Each line with the word "status" must appear in the answer, copied from the records.

(Items listed in a dataset)
────────────────

--- src/rtl/boomerang_sequencer_if.sv ---
// Bundle of the button, counter handshake and status signals around the
// boomerang sequencer. The master modport is the sequencer side and the
// slave modport is the button/counter/LED side.
interface boomerang_sequencer_if;
  logic       go_btn;
  logic       done_fwd;
  logic       done_rev;
  logic       go_fwd;
  logic       go_rev;
  logic       busy;
  logic       green;
  logic       error;
  logic [7:0] bounce_cnt;

  modport master (
    input  go_btn,
    input  done_fwd,
    input  done_rev,
    output go_fwd,
    output go_rev,
    output busy,
    output green,
    output error,
    output bounce_cnt
  );

  modport slave (
    output go_btn,
    output done_fwd,
    output done_rev,
    input  go_fwd,
    input  go_rev,
    input  busy,
    input  green,
    input  error,
    input  bounce_cnt
  );
endinterface

--- src/rtl/boomerang_sequencer.sv ---
// Boomerang sequencer: debounces the go button, then runs NUM_BOUNCES
// forward/reverse counter legs. Each leg is guarded by a watchdog. The LED
// and status outputs are all registered.
module boomerang_sequencer #(
  parameter int unsigned DEBOUNCE_CYCLES = 16,
  parameter int unsigned NUM_BOUNCES     = 3,
  parameter int unsigned TIMEOUT_CYCLES  = 1000000
) (
  input  logic                   clk,
  input  logic                   rst_btn,
  boomerang_sequencer_if.master  bus
);

  typedef enum logic [2:0] {
    S_IDLE      = 3'd0,
    S_START_FWD = 3'd1,
    S_WAIT_FWD  = 3'd2,
    S_START_REV = 3'd3,
    S_WAIT_REV  = 3'd4,
    S_FINISH    = 3'd5,
    S_ERROR     = 3'd6
  } state_e;

  localparam logic [15:0] DEB_LAST = 16'(DEBOUNCE_CYCLES - 1);
  // The watchdog checks the value it is about to count up to. A leg therefore
  // times out on its TIMEOUT_CYCLES-1'th wait cycle. A done edge arriving on
  // that same cycle still takes priority.
  localparam logic [23:0] WD_LAST  = 24'(TIMEOUT_CYCLES - 2);
  localparam logic [7:0]  NB       = 8'(NUM_BOUNCES);

  // Input conditioning state.
  logic        sync1_q, sync1_d;
  logic        sync2_q, sync2_d;
  logic        deb_level_q, deb_level_d;
  logic [15:0] deb_cnt_q, deb_cnt_d;
  logic        go_req_q, go_req_d;
  logic        done_fwd_prev_q, done_fwd_prev_d;
  logic        done_rev_prev_q, done_rev_prev_d;
  logic        done_fwd_rise_s;
  logic        done_rev_rise_s;

  // Sequencer state and registered outputs.
  state_e      state_q, state_d;
  logic [23:0] wdog_q, wdog_d;
  logic [7:0]  bounce_q, bounce_d;
  logic [7:0]  bounce_inc_s;
  logic        go_fwd_q, go_fwd_d;
  logic        go_rev_q, go_rev_d;
  logic        busy_q, busy_d;
  logic        green_q, green_d;
  logic        error_q, error_d;

  // Synchronise and debounce the active-low button, and detect rising edges on go and done.
  always_comb begin
    sync1_d         = ~bus.go_btn;
    sync2_d         = sync1_q;
    deb_level_d     = deb_level_q;
    deb_cnt_d       = deb_cnt_q;
    if (sync2_q != deb_level_q) begin
      if (deb_cnt_q == DEB_LAST) begin
        deb_level_d = sync2_q;
        deb_cnt_d   = 16'd0;
      end else begin
        deb_cnt_d   = deb_cnt_q + 16'd1;
      end
    end else begin
      deb_cnt_d     = 16'd0;
    end
    go_req_d        = deb_level_d & ~deb_level_q;
    done_fwd_prev_d = bus.done_fwd;
    done_rev_prev_d = bus.done_rev;
    done_fwd_rise_s = bus.done_fwd & ~done_fwd_prev_q;
    done_rev_rise_s = bus.done_rev & ~done_rev_prev_q;
  end

  // Input conditioning registers. At reset they read as "button released".
  always_ff @(posedge clk or negedge rst_btn) begin
    if (!rst_btn) begin
      sync1_q         <= 1'b0;
      sync2_q         <= 1'b0;
      deb_level_q     <= 1'b0;
      deb_cnt_q       <= 16'd0;
      go_req_q        <= 1'b0;
      done_fwd_prev_q <= 1'b0;
      done_rev_prev_q <= 1'b0;
    end else begin
      sync1_q         <= sync1_d;
      sync2_q         <= sync2_d;
      deb_level_q     <= deb_level_d;
      deb_cnt_q       <= deb_cnt_d;
      go_req_q        <= go_req_d;
      done_fwd_prev_q <= done_fwd_prev_d;
      done_rev_prev_q <= done_rev_prev_d;
    end
  end

  // Sequencer next-state logic. The outputs are decoded from the next state so that their flops line up with the state flops.
  always_comb begin
    state_d      = state_q;
    wdog_d       = wdog_q;
    bounce_d     = bounce_q;
    green_d      = green_q;
    error_d      = error_q;
    bounce_inc_s = bounce_q + 8'd1;
    case (state_q)
      S_IDLE, S_ERROR: begin
        if (go_req_q) begin
          state_d  = S_START_FWD;
          green_d  = 1'b0;
          error_d  = 1'b0;
          bounce_d = 8'd0;
        end else begin
          state_d  = state_q;
        end
      end
      S_START_FWD: begin
        state_d = S_WAIT_FWD;
        wdog_d  = 24'd0;
      end
      S_WAIT_FWD: begin
        if (done_fwd_rise_s) begin
          state_d = S_START_REV;
        end else if (wdog_q == WD_LAST) begin
          state_d = S_ERROR;
          error_d = 1'b1;
        end else begin
          wdog_d  = wdog_q + 24'd1;
        end
      end
      S_START_REV: begin
        state_d = S_WAIT_REV;
        wdog_d  = 24'd0;
      end
      S_WAIT_REV: begin
        if (done_rev_rise_s) begin
          bounce_d = bounce_inc_s;
          if (bounce_inc_s == NB) begin
            state_d = S_FINISH;
            green_d = 1'b1;
          end else begin
            state_d = S_START_FWD;
          end
        end else if (wdog_q == WD_LAST) begin
          state_d = S_ERROR;
          error_d = 1'b1;
        end else begin
          wdog_d  = wdog_q + 24'd1;
        end
      end
      S_FINISH: begin
        state_d = S_IDLE;
      end
      default: begin
        state_d = S_IDLE;
      end
    endcase
    go_fwd_d = (state_d == S_START_FWD);
    go_rev_d = (state_d == S_START_REV);
    busy_d   = (state_d == S_START_FWD) || (state_d == S_WAIT_FWD) ||
               (state_d == S_START_REV) || (state_d == S_WAIT_REV) ||
               (state_d == S_FINISH);
  end

  // Sequencer state, watchdog and registered outputs.
  always_ff @(posedge clk or negedge rst_btn) begin
    if (!rst_btn) begin
      state_q  <= S_IDLE;
      wdog_q   <= 24'd0;
      bounce_q <= 8'd0;
      go_fwd_q <= 1'b0;
      go_rev_q <= 1'b0;
      busy_q   <= 1'b0;
      green_q  <= 1'b0;
      error_q  <= 1'b0;
    end else begin
      state_q  <= state_d;
      wdog_q   <= wdog_d;
      bounce_q <= bounce_d;
      go_fwd_q <= go_fwd_d;
      go_rev_q <= go_rev_d;
      busy_q   <= busy_d;
      green_q  <= green_d;
      error_q  <= error_d;
    end
  end

  assign bus.go_fwd     = go_fwd_q;
  assign bus.go_rev     = go_rev_q;
  assign bus.busy       = busy_q;
  assign bus.green      = green_q;
  assign bus.error      = error_q;
  assign bus.bounce_cnt = bounce_q;

endmodule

────────────────

Response to the exercise
// Bundle of the button, counter handshake and status signals around the
// and status outputs are all registered.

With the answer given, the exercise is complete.